▶ _Data to process_
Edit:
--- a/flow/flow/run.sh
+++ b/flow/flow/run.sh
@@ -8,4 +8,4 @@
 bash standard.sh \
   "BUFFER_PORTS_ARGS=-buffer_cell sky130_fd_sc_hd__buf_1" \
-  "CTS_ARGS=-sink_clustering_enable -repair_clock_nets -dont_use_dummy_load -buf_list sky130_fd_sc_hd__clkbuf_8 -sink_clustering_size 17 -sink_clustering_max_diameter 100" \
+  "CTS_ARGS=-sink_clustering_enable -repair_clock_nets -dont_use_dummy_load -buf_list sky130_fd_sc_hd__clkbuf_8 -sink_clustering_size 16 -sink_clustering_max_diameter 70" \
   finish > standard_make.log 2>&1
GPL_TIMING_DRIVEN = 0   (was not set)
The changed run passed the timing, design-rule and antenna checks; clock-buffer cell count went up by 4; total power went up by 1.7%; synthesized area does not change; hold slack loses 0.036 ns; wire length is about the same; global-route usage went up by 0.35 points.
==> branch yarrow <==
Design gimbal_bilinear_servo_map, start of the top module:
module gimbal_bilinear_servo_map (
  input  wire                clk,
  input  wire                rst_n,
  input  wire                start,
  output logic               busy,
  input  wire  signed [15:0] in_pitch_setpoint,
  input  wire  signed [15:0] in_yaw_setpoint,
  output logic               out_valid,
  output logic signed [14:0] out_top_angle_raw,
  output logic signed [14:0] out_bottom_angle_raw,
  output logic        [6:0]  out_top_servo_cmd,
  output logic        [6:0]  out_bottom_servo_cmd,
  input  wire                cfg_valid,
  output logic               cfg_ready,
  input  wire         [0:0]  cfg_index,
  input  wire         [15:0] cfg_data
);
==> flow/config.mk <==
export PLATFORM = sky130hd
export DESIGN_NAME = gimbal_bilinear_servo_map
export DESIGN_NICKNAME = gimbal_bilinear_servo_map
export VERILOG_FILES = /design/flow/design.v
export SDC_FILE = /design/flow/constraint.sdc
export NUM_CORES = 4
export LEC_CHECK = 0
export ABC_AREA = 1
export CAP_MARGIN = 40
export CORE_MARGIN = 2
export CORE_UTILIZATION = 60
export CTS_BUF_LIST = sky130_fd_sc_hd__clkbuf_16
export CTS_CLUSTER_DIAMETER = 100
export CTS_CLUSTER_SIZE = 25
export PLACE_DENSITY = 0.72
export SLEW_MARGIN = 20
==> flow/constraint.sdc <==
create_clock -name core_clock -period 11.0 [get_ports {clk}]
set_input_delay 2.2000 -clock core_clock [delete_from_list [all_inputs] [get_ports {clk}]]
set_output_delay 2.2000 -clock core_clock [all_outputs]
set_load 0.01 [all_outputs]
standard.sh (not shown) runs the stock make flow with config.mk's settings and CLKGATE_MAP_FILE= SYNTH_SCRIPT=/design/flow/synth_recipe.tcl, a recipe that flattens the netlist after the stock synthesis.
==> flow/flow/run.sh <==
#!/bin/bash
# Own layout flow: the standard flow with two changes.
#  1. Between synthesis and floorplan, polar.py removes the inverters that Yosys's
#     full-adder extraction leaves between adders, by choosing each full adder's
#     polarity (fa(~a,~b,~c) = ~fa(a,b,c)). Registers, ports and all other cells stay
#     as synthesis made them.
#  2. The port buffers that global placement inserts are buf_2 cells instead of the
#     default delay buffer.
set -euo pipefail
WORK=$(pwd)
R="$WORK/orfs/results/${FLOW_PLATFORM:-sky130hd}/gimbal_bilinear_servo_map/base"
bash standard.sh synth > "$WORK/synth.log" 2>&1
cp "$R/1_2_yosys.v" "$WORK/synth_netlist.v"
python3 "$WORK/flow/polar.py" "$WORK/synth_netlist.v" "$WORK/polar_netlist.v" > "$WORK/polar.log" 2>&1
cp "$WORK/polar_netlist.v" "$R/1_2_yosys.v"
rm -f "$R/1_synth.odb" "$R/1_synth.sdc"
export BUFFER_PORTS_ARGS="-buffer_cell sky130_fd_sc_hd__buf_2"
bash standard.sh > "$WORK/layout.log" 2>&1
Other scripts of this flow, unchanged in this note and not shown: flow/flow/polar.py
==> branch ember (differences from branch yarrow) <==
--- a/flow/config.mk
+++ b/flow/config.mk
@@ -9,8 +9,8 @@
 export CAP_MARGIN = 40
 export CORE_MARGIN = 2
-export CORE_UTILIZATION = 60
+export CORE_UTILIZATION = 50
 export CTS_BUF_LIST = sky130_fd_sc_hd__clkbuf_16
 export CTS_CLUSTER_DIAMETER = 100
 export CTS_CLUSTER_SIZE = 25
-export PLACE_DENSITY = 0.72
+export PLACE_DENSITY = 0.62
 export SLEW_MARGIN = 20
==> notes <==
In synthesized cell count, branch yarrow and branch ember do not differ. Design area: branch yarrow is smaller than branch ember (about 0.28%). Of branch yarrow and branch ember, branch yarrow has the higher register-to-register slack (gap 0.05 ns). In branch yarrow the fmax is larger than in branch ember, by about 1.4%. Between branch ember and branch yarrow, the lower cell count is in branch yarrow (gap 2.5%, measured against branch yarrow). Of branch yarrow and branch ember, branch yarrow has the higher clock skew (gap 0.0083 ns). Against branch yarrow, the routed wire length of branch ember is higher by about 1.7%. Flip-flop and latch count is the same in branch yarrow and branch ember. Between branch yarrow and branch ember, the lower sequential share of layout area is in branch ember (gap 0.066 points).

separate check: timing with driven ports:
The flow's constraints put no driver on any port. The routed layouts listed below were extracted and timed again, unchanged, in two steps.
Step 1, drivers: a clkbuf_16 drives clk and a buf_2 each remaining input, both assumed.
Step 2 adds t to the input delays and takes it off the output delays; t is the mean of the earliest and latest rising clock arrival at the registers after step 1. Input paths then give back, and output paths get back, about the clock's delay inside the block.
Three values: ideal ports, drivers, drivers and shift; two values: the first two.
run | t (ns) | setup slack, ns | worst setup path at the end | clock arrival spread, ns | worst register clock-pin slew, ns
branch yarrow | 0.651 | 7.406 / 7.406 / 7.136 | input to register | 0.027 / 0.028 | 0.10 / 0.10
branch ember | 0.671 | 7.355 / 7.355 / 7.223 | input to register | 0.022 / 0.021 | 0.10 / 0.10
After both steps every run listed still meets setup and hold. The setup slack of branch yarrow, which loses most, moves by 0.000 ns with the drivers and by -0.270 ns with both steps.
This design comes from an exercise in tuning for small area and a short achievable clock period on the open sky130 flow, not from production work. Only simulation tests tie the RTL to the original design; equivalence was not proved. The flow treats the clock pin as an ideal source. Dropping or thinning the clock tree relies on that and would not hold on a real chip. Power figures rest on the tool's default switching activity, not on a simulated workload.

Design debug_top, start of the top module:
module debug_top #(
	parameter int ADDR_W = 6
) (
	input wire logic clk,
	input wire logic reset_i,
	input wire logic tck_i,
	input wire logic tms_i,
	input wire logic tdi_i,
	output logic tdo_o,
	input wire logic rx_bit_i,
	input wire logic rx_valid_i,
	input wire dbg_pkg::sample_t sample_i,
	input wire logic sample_valid_i
);
Size in the first run: roughly 720 flip-flops, roughly 17 I/O pins.
clock: 6.0 ns
lec_check: 0
cap_margin: 20
core_margin: 2
core_utilization: 60
cts_buf_list: sky130_fd_sc_hd__clkbuf_16
cts_cluster_diameter: 80
cts_cluster_size: 25
setup_slack_margin: 3.8
slew_margin: 20
run.sh (not shown) runs the stock make flow with config.mk's settings and CLKGATE_MAP_FILE= SYNTH_SCRIPT=/design/flow/synth_recipe.tcl, a recipe that flattens the netlist after the stock synthesis.
The baseline passed the timing, design-rule and antenna checks.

▶ _Required action_
All the entries should be written out again precisely.

▶ _Solution to this task_
Edit:
--- a/flow/flow/run.sh
+++ b/flow/flow/run.sh
@@ -8,4 +8,4 @@
 bash standard.sh \
   "BUFFER_PORTS_ARGS=-buffer_cell sky130_fd_sc_hd__buf_1" \
-  "CTS_ARGS=-sink_clustering_enable -repair_clock_nets -dont_use_dummy_load -buf_list sky130_fd_sc_hd__clkbuf_8 -sink_clustering_size 17 -sink_clustering_max_diameter 100" \
+  "CTS_ARGS=-sink_clustering_enable -repair_clock_nets -dont_use_dummy_load -buf_list sky130_fd_sc_hd__clkbuf_8 -sink_clustering_size 16 -sink_clustering_max_diameter 70" \
   finish > standard_make.log 2>&1
GPL_TIMING_DRIVEN = 0   (was not set)
The changed run passed the timing, design-rule and antenna checks; clock-buffer cell count went up by 4; total power went up by 1.7%; synthesized area does not change; hold slack loses 0.036 ns; wire length is about the same; global-route usage went up by 0.35 points.
==> branch yarrow <==
Design gimbal_bilinear_servo_map, start of the top module:
module gimbal_bilinear_servo_map (
  input  wire                clk,
  input  wire                rst_n,
  input  wire                start,
  output logic               busy,
  input  wire  signed [15:0] in_pitch_setpoint,
  input  wire  signed [15:0] in_yaw_setpoint,
  output logic               out_valid,
  output logic signed [14:0] out_top_angle_raw,
  output logic signed [14:0] out_bottom_angle_raw,
  output logic        [6:0]  out_top_servo_cmd,
  output logic        [6:0]  out_bottom_servo_cmd,
  input  wire                cfg_valid,
  output logic               cfg_ready,
  input  wire         [0:0]  cfg_index,
  input  wire         [15:0] cfg_data
);
==> flow/config.mk <==
export PLATFORM = sky130hd
export DESIGN_NAME = gimbal_bilinear_servo_map
export DESIGN_NICKNAME = gimbal_bilinear_servo_map
export VERILOG_FILES = /design/flow/design.v
export SDC_FILE = /design/flow/constraint.sdc
export NUM_CORES = 4
export LEC_CHECK = 0
export ABC_AREA = 1
export CAP_MARGIN = 40
export CORE_MARGIN = 2
export CORE_UTILIZATION = 60
export CTS_BUF_LIST = sky130_fd_sc_hd__clkbuf_16
export CTS_CLUSTER_DIAMETER = 100
export CTS_CLUSTER_SIZE = 25
export PLACE_DENSITY = 0.72
export SLEW_MARGIN = 20
==> flow/constraint.sdc <==
create_clock -name core_clock -period 11.0 [get_ports {clk}]
set_input_delay 2.2000 -clock core_clock [delete_from_list [all_inputs] [get_ports {clk}]]
set_output_delay 2.2000 -clock core_clock [all_outputs]
set_load 0.01 [all_outputs]
standard.sh (not shown) runs the stock make flow with config.mk's settings and CLKGATE_MAP_FILE= SYNTH_SCRIPT=/design/flow/synth_recipe.tcl, a recipe that flattens the netlist after the stock synthesis.
==> flow/flow/run.sh <==
#!/bin/bash
# Own layout flow: the standard flow with two changes.
#  1. Between synthesis and floorplan, polar.py removes the inverters that Yosys's
#     full-adder extraction leaves between adders, by choosing each full adder's
#     polarity (fa(~a,~b,~c) = ~fa(a,b,c)). Registers, ports and all other cells stay
#     as synthesis made them.
#  2. The port buffers that global placement inserts are buf_2 cells instead of the
#     default delay buffer.
set -euo pipefail
WORK=$(pwd)
R="$WORK/orfs/results/${FLOW_PLATFORM:-sky130hd}/gimbal_bilinear_servo_map/base"
bash standard.sh synth > "$WORK/synth.log" 2>&1
cp "$R/1_2_yosys.v" "$WORK/synth_netlist.v"
python3 "$WORK/flow/polar.py" "$WORK/synth_netlist.v" "$WORK/polar_netlist.v" > "$WORK/polar.log" 2>&1
cp "$WORK/polar_netlist.v" "$R/1_2_yosys.v"
rm -f "$R/1_synth.odb" "$R/1_synth.sdc"
export BUFFER_PORTS_ARGS="-buffer_cell sky130_fd_sc_hd__buf_2"
bash standard.sh > "$WORK/layout.log" 2>&1
Other scripts of this flow, unchanged in this note and not shown: flow/flow/polar.py
==> branch ember (differences from branch yarrow) <==
--- a/flow/config.mk
+++ b/flow/config.mk
@@ -9,8 +9,8 @@
 export CAP_MARGIN = 40
 export CORE_MARGIN = 2
-export CORE_UTILIZATION = 60
+export CORE_UTILIZATION = 50
 export CTS_BUF_LIST = sky130_fd_sc_hd__clkbuf_16
 export CTS_CLUSTER_DIAMETER = 100
 export CTS_CLUSTER_SIZE = 25
-export PLACE_DENSITY = 0.72
+export PLACE_DENSITY = 0.62
 export SLEW_MARGIN = 20
==> notes <==
In synthesized cell count, branch yarrow and branch ember do not differ. Design area: branch yarrow is smaller than branch ember (about 0.28%). Of branch yarrow and branch ember, branch yarrow has the higher register-to-register slack (gap 0.05 ns). In branch yarrow the fmax is larger than in branch ember, by about 1.4%. Between branch ember and branch yarrow, the lower cell count is in branch yarrow (gap 2.5%, measured against branch yarrow). Of branch yarrow and branch ember, branch yarrow has the higher clock skew (gap 0.0083 ns). Against branch yarrow, the routed wire length of branch ember is higher by about 1.7%. Flip-flop and latch count is the same in branch yarrow and branch ember. Between branch yarrow and branch ember, the lower sequential share of layout area is in branch ember (gap 0.066 points).

separate check: timing with driven ports:
The flow's constraints put no driver on any port. The routed layouts listed below were extracted and timed again, unchanged, in two steps.
Step 1, drivers: a clkbuf_16 drives clk and a buf_2 each remaining input, both assumed.
Step 2 adds t to the input delays and takes it off the output delays; t is the mean of the earliest and latest rising clock arrival at the registers after step 1. Input paths then give back, and output paths get back, about the clock's delay inside the block.
Three values: ideal ports, drivers, drivers and shift; two values: the first two.
run | t (ns) | setup slack, ns | worst setup path at the end | clock arrival spread, ns | worst register clock-pin slew, ns
branch yarrow | 0.651 | 7.406 / 7.406 / 7.136 | input to register | 0.027 / 0.028 | 0.10 / 0.10
branch ember | 0.671 | 7.355 / 7.355 / 7.223 | input to register | 0.022 / 0.021 | 0.10 / 0.10
After both steps every run listed still meets setup and hold. The setup slack of branch yarrow, which loses most, moves by 0.000 ns with the drivers and by -0.270 ns with both steps.
This design comes from an exercise in tuning for small area and a short achievable clock period on the open sky130 flow, not from production work. Only simulation tests tie the RTL to the original design; equivalence was not proved. The flow treats the clock pin as an ideal source. Dropping or thinning the clock tree relies on that and would not hold on a real chip. Power figures rest on the tool's default switching activity, not on a simulated workload.

Design debug_top, start of the top module:
module debug_top #(
	parameter int ADDR_W = 6
) (
	input wire logic clk,
	input wire logic reset_i,
	input wire logic tck_i,
	input wire logic tms_i,
	input wire logic tdi_i,
	output logic tdo_o,
	input wire logic rx_bit_i,
	input wire logic rx_valid_i,
	input wire dbg_pkg::sample_t sample_i,
	input wire logic sample_valid_i
);
Size in the first run: roughly 720 flip-flops, roughly 17 I/O pins.
clock: 6.0 ns
lec_check: 0
cap_margin: 20
core_margin: 2
core_utilization: 60
cts_buf_list: sky130_fd_sc_hd__clkbuf_16
cts_cluster_diameter: 80
cts_cluster_size: 25
setup_slack_margin: 3.8
slew_margin: 20
run.sh (not shown) runs the stock make flow with config.mk's settings and CLKGATE_MAP_FILE= SYNTH_SCRIPT=/design/flow/synth_recipe.tcl, a recipe that flattens the netlist after the stock synthesis.
The baseline passed the timing, design-rule and antenna checks.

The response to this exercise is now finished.